Records to process:
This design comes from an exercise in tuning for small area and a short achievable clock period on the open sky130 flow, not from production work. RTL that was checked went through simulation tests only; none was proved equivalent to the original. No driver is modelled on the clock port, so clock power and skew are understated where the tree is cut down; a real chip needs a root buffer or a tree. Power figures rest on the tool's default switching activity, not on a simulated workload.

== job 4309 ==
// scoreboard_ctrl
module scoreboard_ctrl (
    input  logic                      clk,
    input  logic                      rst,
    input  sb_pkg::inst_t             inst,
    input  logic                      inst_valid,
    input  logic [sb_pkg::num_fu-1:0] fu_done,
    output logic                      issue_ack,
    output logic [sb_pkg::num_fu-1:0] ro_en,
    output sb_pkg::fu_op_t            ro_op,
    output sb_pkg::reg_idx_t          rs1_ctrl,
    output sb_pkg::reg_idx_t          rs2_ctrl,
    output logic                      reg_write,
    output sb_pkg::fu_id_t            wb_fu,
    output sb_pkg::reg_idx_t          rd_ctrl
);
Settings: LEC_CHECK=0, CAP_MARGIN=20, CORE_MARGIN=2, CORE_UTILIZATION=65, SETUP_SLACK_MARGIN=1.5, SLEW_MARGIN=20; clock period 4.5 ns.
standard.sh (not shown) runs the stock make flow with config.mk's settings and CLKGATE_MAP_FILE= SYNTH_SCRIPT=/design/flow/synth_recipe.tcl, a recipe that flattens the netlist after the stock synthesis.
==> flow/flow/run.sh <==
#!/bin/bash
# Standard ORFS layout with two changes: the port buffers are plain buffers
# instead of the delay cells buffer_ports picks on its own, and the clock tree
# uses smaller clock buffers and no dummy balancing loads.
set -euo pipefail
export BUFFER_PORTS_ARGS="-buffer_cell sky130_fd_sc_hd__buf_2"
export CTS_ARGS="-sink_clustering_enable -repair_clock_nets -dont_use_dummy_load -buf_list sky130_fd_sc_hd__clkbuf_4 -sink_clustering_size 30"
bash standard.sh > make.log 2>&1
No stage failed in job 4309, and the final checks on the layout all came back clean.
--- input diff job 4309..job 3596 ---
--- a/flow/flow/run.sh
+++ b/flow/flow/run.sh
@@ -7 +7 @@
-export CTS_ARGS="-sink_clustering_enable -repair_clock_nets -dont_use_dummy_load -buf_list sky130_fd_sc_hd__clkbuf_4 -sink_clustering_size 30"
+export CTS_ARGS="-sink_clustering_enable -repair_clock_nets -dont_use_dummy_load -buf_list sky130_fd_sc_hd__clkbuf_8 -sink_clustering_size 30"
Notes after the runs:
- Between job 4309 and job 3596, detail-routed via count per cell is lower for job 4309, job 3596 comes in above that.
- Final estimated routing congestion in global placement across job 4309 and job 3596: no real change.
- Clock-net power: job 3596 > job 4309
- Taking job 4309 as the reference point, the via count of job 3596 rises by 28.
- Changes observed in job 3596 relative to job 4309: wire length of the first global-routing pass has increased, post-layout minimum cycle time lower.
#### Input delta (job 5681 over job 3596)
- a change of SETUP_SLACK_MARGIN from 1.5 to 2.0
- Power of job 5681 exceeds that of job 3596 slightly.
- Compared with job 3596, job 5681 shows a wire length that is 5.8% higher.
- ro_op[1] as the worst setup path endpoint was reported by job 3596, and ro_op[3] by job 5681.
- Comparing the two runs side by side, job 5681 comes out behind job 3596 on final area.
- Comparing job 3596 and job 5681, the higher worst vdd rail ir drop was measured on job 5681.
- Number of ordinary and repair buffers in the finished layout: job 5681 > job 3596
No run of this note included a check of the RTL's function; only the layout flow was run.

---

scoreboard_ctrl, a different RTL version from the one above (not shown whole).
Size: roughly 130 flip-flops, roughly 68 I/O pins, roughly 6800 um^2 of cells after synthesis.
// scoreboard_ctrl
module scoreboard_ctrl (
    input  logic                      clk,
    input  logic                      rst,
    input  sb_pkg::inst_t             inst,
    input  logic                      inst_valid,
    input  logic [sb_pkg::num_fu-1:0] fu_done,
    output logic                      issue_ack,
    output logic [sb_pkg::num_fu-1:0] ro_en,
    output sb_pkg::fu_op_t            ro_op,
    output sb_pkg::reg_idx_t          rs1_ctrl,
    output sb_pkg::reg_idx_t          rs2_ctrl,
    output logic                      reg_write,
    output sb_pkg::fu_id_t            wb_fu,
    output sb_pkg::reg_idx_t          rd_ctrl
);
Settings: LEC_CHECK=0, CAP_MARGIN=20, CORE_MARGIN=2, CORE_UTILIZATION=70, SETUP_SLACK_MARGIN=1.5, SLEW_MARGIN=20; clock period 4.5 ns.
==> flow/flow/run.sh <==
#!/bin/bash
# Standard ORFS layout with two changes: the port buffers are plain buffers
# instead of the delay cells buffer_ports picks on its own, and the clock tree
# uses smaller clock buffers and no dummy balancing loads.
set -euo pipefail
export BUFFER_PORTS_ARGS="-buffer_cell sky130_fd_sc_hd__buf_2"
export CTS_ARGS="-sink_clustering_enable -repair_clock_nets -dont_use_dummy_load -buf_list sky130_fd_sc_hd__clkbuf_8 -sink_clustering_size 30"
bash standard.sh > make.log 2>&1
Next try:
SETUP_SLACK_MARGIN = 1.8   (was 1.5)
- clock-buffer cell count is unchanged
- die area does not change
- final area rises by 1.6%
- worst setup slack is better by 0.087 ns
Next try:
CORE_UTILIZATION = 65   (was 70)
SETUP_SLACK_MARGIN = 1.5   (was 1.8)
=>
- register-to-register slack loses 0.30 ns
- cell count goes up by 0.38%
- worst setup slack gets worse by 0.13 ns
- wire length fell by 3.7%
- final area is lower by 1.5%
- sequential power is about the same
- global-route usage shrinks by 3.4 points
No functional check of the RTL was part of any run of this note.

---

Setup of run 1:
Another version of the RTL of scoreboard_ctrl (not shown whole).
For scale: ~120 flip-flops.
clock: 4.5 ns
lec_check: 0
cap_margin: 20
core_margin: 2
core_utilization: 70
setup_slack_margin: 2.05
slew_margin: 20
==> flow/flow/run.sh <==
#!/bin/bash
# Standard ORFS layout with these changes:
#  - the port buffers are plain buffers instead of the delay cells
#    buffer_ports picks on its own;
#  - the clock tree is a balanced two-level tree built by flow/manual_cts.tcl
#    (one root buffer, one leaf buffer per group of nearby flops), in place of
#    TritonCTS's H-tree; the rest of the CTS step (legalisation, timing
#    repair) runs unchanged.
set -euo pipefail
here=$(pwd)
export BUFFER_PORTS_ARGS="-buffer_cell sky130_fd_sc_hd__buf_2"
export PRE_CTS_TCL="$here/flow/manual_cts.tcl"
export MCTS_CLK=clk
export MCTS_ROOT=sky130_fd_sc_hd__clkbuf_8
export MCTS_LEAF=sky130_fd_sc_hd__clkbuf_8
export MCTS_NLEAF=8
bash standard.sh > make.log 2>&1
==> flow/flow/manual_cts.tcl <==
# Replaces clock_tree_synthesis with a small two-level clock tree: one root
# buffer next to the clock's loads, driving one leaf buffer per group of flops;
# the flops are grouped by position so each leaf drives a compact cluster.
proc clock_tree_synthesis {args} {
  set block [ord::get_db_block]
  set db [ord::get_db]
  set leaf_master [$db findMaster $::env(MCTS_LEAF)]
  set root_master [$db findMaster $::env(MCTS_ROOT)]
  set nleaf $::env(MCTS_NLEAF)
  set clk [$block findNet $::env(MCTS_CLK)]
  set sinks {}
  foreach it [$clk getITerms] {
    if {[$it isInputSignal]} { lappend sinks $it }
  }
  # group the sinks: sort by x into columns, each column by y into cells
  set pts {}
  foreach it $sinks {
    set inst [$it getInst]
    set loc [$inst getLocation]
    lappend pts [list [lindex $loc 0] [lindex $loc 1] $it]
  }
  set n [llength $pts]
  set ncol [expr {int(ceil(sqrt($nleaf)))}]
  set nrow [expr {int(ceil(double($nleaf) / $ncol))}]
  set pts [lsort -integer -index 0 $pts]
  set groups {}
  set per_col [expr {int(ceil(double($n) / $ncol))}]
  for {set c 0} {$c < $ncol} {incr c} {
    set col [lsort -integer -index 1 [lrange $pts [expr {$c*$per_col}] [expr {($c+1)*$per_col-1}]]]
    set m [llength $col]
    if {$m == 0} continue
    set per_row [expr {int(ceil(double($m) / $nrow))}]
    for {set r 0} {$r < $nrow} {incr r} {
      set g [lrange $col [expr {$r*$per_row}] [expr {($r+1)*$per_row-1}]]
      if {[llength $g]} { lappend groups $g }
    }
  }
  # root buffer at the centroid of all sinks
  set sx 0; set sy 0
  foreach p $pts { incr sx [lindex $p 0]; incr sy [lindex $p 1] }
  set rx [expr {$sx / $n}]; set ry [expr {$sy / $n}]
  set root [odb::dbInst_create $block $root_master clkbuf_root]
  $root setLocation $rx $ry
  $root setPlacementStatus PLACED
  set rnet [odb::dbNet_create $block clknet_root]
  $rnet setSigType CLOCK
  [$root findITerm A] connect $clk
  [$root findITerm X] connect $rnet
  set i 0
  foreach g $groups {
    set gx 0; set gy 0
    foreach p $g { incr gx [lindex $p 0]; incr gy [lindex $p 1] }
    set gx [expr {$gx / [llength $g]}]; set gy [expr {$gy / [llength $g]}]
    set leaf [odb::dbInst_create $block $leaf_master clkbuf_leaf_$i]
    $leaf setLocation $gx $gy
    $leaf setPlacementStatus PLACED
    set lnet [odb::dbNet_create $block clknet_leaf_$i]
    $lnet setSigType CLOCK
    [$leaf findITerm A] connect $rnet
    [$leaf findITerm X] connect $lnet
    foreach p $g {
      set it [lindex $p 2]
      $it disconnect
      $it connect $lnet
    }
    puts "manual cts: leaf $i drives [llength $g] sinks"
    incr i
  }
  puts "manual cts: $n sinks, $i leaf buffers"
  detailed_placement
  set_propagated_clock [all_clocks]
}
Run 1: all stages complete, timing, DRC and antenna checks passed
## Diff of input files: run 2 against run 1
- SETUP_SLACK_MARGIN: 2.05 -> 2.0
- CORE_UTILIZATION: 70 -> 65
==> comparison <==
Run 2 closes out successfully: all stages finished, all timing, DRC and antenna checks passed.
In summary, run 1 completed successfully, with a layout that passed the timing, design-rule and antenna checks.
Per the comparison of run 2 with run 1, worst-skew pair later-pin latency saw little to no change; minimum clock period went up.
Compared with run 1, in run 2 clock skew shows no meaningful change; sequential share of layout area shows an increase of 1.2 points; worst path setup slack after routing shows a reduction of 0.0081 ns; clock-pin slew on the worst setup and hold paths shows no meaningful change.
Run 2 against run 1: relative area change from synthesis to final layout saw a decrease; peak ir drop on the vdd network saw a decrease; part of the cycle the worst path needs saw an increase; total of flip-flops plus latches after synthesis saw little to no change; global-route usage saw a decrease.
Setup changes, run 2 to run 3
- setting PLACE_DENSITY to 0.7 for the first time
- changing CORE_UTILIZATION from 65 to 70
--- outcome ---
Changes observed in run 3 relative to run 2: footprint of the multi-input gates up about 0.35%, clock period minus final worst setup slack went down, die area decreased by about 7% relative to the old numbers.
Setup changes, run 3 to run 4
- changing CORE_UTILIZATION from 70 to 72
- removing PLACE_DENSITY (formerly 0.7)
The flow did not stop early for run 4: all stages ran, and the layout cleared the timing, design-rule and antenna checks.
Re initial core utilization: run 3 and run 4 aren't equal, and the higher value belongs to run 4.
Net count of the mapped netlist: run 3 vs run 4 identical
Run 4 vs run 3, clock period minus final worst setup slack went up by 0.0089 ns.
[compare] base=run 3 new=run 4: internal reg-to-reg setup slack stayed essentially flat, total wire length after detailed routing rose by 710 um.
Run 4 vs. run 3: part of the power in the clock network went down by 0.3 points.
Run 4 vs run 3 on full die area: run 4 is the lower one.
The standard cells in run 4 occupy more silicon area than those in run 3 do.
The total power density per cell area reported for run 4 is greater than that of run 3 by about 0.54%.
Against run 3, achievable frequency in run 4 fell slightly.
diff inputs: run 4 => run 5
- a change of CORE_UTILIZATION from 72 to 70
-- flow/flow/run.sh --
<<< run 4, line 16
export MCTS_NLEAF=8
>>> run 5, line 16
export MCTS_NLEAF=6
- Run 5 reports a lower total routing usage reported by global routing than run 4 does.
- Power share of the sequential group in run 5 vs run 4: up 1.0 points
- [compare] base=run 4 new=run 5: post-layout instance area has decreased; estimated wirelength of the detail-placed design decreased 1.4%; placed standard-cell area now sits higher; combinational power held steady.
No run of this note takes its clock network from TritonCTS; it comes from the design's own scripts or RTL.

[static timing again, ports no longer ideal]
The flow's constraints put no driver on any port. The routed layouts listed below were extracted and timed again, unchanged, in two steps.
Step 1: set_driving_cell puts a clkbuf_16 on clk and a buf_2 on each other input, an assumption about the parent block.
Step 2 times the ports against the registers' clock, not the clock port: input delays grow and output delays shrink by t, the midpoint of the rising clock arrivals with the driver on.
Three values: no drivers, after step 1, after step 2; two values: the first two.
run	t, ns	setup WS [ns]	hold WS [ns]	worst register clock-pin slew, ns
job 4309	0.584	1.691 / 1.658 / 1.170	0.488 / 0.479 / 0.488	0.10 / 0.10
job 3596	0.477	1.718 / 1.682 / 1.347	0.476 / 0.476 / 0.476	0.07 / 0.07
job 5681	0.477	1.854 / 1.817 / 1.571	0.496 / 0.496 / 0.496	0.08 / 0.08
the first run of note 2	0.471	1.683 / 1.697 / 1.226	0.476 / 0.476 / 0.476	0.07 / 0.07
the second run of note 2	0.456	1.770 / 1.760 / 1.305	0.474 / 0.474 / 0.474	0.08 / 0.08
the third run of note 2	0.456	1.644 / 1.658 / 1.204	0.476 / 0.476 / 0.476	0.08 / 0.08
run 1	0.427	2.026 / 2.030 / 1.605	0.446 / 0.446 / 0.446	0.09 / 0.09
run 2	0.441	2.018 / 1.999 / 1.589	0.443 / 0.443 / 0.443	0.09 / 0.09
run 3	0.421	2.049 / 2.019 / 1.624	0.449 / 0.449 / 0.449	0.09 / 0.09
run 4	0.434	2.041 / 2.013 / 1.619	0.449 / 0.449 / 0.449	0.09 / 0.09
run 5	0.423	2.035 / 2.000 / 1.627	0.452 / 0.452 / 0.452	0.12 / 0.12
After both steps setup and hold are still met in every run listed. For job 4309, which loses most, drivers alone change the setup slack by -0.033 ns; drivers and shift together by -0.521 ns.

...

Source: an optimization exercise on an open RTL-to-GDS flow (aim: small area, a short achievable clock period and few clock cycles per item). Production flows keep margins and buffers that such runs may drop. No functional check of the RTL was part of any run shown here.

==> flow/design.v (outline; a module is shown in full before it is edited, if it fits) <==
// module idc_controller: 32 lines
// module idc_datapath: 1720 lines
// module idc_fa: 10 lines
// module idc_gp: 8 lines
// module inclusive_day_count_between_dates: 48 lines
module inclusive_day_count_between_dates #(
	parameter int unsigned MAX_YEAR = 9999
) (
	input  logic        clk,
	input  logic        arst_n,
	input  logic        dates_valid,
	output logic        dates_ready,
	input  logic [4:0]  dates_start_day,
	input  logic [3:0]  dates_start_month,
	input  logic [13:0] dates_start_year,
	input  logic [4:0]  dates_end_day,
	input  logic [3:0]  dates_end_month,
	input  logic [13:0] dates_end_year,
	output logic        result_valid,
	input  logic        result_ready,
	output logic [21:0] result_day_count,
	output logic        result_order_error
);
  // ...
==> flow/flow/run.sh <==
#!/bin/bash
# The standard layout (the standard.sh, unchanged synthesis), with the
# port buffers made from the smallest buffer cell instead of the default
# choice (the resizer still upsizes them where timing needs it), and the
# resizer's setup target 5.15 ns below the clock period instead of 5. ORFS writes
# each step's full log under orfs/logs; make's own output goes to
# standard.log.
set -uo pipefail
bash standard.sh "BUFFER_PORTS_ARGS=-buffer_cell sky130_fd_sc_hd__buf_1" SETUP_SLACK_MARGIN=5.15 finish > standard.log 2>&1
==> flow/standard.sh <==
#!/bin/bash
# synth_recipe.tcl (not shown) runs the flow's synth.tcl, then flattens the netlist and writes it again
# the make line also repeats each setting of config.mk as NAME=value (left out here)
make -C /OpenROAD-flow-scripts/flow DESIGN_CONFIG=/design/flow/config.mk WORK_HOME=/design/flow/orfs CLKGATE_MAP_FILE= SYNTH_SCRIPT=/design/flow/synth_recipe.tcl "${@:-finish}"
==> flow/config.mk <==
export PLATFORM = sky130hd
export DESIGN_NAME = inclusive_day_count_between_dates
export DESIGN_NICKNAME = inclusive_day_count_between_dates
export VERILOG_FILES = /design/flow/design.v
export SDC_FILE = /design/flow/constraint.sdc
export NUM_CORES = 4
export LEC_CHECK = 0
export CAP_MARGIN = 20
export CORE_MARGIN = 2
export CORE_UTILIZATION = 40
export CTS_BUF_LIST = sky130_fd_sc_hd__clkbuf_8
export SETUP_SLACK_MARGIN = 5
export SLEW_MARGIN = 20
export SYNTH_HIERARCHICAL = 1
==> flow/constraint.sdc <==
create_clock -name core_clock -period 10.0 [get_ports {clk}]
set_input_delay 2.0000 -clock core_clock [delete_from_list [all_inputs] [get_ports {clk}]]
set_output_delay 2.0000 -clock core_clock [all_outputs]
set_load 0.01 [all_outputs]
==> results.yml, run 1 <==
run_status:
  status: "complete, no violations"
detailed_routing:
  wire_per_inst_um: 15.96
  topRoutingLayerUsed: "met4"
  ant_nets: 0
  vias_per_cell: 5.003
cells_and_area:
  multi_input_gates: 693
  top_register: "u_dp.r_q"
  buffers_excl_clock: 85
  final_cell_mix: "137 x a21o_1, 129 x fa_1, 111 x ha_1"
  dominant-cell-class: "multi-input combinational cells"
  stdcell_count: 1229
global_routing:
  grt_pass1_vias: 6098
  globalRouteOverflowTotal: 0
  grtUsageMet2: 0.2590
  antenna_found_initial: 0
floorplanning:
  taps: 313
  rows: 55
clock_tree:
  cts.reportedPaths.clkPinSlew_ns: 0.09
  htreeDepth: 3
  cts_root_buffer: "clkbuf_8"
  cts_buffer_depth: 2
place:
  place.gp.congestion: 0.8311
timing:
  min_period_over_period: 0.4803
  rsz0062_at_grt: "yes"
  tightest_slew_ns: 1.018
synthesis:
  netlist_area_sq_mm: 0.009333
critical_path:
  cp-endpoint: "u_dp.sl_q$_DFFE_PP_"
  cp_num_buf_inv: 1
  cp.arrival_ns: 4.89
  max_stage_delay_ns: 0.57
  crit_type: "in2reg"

...

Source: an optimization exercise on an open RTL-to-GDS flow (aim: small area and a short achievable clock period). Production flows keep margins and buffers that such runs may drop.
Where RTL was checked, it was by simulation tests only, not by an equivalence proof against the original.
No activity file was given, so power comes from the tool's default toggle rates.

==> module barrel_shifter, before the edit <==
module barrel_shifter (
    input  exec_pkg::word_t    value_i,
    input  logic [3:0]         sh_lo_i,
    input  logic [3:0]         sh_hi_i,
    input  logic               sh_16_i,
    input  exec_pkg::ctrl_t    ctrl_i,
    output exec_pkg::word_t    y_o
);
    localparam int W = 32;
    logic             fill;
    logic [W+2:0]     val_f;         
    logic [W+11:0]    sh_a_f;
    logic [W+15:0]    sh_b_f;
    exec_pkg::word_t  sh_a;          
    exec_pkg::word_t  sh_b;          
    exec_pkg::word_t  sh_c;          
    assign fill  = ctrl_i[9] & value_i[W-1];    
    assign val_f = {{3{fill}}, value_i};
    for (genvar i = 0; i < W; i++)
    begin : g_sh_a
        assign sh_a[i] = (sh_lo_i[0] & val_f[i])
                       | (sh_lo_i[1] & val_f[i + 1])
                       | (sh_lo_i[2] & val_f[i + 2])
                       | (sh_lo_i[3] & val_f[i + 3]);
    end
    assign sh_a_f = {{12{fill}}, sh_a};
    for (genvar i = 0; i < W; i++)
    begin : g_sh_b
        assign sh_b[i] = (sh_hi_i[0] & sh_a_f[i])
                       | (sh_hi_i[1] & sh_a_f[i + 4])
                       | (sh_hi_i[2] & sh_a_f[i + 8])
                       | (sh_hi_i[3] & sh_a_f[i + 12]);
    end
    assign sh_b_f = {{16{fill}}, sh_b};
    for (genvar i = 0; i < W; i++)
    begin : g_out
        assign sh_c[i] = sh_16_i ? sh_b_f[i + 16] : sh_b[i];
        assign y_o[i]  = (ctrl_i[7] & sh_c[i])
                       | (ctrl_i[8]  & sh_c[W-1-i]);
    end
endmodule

Brief:
The required output is every line above from the one with "- Run 5 reports" down to the one with "clock-pin slew, ns", restated word for word, ends included.

Your solution:
- Run 5 reports a lower total routing usage reported by global routing than run 4 does.
- Power share of the sequential group in run 5 vs run 4: up 1.0 points
- [compare] base=run 4 new=run 5: post-layout instance area has decreased; estimated wirelength of the detail-placed design decreased 1.4%; placed standard-cell area now sits higher; combinational power held steady.
No run of this note takes its clock network from TritonCTS; it comes from the design's own scripts or RTL.

[static timing again, ports no longer ideal]
The flow's constraints put no driver on any port. The routed layouts listed below were extracted and timed again, unchanged, in two steps.
Step 1: set_driving_cell puts a clkbuf_16 on clk and a buf_2 on each other input, an assumption about the parent block.
Step 2 times the ports against the registers' clock, not the clock port: input delays grow and output delays shrink by t, the midpoint of the rising clock arrivals with the driver on.
Three values: no drivers, after step 1, after step 2; two values: the first two.
run	t, ns	setup WS [ns]	hold WS [ns]	worst register clock-pin slew, ns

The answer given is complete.